• _Stored data_
________________________

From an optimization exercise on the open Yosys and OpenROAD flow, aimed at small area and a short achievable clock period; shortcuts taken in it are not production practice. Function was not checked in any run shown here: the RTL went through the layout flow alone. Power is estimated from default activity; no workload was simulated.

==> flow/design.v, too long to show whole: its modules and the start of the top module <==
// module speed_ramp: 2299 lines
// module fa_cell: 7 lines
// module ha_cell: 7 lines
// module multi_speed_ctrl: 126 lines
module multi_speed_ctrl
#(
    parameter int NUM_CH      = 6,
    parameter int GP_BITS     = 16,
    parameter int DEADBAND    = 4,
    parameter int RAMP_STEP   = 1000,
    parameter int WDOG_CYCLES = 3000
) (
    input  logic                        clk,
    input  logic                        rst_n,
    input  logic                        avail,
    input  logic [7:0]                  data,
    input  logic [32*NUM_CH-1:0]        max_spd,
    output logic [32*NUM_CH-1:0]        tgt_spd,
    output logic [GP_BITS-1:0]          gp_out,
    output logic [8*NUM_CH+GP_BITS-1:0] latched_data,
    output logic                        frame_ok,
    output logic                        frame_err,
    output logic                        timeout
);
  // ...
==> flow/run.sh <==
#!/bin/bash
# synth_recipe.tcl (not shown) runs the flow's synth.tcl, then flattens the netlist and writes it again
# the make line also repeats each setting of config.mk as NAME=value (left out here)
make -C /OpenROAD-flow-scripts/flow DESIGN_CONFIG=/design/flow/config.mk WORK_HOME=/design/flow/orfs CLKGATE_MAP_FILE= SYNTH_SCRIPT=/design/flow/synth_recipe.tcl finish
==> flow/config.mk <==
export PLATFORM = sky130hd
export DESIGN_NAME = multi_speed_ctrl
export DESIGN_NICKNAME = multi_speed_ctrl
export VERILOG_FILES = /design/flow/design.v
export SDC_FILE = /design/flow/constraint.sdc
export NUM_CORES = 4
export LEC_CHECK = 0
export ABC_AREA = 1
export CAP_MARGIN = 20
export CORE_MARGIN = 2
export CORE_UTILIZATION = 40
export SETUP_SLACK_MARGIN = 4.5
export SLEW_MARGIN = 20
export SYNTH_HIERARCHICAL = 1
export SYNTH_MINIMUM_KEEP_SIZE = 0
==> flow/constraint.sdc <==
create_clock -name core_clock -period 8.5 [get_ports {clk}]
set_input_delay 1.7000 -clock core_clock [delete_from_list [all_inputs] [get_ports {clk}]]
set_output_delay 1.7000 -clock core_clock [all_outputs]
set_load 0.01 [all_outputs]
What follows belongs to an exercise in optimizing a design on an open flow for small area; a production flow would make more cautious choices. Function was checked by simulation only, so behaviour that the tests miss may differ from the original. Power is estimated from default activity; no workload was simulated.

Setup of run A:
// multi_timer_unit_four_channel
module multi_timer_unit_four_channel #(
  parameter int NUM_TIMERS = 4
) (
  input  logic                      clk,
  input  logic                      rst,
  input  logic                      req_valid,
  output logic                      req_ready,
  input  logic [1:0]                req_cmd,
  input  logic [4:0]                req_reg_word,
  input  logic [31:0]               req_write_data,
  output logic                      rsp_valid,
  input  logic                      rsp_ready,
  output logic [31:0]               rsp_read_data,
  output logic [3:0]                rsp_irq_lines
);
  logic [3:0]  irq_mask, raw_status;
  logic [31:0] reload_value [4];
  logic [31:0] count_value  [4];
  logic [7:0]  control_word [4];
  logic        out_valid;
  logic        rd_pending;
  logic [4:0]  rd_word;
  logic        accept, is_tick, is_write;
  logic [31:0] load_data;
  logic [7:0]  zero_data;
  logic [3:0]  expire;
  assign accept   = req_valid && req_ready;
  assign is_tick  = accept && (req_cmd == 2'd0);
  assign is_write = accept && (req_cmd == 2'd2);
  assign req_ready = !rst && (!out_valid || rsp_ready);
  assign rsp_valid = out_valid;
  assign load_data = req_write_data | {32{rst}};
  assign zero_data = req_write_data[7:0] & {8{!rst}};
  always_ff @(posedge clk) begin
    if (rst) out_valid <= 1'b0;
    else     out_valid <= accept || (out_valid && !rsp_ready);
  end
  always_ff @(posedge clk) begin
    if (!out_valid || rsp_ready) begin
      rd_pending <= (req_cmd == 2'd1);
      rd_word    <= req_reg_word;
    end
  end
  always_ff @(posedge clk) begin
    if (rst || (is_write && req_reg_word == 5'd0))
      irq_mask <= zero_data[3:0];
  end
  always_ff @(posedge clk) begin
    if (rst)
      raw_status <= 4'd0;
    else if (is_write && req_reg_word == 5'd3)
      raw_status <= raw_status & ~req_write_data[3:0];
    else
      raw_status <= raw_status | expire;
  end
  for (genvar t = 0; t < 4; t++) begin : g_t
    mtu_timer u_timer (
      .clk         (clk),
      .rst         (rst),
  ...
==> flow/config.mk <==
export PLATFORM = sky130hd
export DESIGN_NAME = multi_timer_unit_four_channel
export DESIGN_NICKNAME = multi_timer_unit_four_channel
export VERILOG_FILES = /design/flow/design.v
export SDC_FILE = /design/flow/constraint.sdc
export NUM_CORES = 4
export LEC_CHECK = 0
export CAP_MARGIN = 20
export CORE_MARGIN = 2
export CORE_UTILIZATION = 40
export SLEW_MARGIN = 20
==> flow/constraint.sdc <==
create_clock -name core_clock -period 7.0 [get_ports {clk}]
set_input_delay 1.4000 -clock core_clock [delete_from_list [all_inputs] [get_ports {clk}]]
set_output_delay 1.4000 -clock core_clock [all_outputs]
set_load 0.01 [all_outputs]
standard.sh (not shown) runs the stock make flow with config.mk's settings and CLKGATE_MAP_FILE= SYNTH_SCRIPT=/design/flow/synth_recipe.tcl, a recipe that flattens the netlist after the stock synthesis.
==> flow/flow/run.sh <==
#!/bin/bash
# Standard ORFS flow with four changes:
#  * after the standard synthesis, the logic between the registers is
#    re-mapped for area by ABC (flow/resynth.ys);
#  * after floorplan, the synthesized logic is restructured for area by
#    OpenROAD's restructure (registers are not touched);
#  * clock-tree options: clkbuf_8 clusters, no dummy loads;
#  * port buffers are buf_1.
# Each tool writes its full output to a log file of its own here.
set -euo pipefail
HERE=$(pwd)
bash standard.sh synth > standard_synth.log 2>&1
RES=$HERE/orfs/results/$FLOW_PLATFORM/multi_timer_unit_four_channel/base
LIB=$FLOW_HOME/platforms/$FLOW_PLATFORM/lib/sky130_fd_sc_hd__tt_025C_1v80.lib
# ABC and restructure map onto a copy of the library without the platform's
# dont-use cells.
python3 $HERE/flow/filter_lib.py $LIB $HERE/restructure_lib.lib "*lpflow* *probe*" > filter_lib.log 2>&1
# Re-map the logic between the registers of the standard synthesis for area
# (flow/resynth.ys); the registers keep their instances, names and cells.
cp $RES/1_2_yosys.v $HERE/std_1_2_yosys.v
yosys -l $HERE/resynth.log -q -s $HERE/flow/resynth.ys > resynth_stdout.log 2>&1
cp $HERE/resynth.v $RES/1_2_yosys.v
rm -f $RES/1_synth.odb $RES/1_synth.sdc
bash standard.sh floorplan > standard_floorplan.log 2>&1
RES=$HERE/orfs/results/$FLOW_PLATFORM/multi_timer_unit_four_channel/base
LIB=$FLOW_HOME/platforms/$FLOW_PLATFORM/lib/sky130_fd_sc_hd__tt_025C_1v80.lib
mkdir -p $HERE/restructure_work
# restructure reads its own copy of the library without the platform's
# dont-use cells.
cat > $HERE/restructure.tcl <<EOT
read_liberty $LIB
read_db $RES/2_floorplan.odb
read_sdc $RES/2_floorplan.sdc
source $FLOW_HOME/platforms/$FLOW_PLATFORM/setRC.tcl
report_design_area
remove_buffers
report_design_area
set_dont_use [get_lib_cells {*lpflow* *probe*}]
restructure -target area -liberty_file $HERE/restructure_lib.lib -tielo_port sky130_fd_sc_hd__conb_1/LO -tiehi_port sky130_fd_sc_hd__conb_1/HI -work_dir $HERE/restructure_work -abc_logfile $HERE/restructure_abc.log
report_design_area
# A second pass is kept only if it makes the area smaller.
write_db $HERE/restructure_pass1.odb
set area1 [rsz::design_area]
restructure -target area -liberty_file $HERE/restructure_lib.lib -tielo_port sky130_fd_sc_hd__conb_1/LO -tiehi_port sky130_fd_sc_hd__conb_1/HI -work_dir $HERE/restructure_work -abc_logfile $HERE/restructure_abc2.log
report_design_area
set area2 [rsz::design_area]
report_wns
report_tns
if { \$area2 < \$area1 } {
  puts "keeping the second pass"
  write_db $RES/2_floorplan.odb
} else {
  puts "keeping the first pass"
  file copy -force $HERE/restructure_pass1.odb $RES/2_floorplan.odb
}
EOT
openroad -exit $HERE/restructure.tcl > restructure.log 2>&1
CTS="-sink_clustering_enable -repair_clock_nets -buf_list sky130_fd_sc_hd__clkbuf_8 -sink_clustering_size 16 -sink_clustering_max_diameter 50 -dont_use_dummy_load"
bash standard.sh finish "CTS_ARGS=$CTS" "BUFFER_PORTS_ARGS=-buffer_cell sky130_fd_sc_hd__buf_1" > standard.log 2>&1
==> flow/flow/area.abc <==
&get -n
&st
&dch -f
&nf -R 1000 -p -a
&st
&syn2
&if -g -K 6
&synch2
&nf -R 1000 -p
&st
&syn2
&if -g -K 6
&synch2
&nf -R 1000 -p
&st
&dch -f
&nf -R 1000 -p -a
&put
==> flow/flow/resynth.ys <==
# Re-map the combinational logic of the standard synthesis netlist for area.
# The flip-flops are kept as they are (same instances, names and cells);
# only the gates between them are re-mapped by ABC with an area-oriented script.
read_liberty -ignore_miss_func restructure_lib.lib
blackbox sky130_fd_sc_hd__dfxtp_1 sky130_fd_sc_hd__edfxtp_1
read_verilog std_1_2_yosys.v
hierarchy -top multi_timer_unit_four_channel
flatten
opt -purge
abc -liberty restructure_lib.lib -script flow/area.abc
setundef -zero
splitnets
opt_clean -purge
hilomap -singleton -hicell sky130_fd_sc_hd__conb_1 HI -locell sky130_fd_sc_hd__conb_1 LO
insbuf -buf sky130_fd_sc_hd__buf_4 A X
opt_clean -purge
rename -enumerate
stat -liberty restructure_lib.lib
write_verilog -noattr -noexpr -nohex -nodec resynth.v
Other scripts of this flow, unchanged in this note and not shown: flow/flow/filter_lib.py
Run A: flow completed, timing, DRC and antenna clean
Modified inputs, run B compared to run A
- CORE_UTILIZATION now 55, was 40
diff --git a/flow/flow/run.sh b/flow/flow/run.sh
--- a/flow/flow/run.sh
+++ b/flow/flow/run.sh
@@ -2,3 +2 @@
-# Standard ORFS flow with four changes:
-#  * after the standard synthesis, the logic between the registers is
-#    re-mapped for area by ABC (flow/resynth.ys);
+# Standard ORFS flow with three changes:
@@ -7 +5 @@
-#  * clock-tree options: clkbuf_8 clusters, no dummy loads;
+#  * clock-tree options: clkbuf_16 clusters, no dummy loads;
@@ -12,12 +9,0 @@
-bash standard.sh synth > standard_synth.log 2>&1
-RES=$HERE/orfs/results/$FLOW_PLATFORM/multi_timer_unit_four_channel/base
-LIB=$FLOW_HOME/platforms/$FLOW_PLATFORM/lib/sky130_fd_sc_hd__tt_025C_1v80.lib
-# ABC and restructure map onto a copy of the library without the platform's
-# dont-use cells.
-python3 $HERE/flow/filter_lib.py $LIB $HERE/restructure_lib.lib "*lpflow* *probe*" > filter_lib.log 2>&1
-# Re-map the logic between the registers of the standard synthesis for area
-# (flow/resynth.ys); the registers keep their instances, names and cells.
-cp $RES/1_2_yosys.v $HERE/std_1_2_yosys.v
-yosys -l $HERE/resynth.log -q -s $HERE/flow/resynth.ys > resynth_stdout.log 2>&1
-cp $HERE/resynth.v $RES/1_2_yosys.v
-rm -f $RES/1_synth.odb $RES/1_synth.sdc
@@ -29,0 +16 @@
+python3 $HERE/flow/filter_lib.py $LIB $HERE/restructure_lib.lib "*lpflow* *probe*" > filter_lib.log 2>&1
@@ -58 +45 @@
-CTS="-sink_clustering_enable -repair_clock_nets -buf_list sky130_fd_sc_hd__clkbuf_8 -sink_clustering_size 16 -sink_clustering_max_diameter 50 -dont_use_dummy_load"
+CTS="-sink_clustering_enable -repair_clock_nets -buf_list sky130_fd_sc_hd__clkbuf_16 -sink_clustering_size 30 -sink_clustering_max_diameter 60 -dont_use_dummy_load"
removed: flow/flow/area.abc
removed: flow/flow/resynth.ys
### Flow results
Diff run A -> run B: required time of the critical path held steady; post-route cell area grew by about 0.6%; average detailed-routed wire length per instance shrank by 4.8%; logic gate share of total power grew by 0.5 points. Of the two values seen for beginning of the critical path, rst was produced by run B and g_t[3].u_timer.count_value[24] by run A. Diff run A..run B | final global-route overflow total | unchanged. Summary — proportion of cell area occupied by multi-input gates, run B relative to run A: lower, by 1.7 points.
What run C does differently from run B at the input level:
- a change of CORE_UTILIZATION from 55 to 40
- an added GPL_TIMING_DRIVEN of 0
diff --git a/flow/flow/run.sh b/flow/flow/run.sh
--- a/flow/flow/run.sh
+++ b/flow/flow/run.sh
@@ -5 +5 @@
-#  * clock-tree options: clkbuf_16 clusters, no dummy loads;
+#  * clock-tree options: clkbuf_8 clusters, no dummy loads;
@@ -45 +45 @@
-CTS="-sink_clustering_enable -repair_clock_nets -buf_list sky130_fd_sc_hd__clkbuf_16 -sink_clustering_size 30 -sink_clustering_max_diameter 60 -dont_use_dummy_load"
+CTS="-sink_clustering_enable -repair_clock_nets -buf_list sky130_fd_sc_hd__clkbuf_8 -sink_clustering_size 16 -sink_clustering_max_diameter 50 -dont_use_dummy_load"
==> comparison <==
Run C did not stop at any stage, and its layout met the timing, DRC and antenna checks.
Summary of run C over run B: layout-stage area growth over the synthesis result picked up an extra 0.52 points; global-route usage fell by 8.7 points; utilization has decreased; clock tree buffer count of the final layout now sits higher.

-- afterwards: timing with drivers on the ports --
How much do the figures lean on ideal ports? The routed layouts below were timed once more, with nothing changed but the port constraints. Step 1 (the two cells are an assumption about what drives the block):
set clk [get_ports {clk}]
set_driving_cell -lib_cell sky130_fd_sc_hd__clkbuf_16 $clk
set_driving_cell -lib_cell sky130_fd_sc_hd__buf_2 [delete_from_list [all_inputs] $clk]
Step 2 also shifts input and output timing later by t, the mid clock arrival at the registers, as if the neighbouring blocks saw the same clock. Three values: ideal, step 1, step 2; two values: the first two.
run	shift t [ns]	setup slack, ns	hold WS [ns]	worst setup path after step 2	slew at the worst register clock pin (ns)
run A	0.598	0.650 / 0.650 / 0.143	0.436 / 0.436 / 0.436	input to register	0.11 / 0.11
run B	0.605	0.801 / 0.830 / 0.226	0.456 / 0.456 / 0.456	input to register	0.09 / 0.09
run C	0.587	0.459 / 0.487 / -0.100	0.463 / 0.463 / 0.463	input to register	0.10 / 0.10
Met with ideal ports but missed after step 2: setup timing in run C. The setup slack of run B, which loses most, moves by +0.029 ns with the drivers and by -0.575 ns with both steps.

________________________

• _TASK PROMPT_
Check every line of the entries above, and copy those that carry the string "expire".

• _REPLY_
  logic [3:0]  expire;
      raw_status <= raw_status | expire;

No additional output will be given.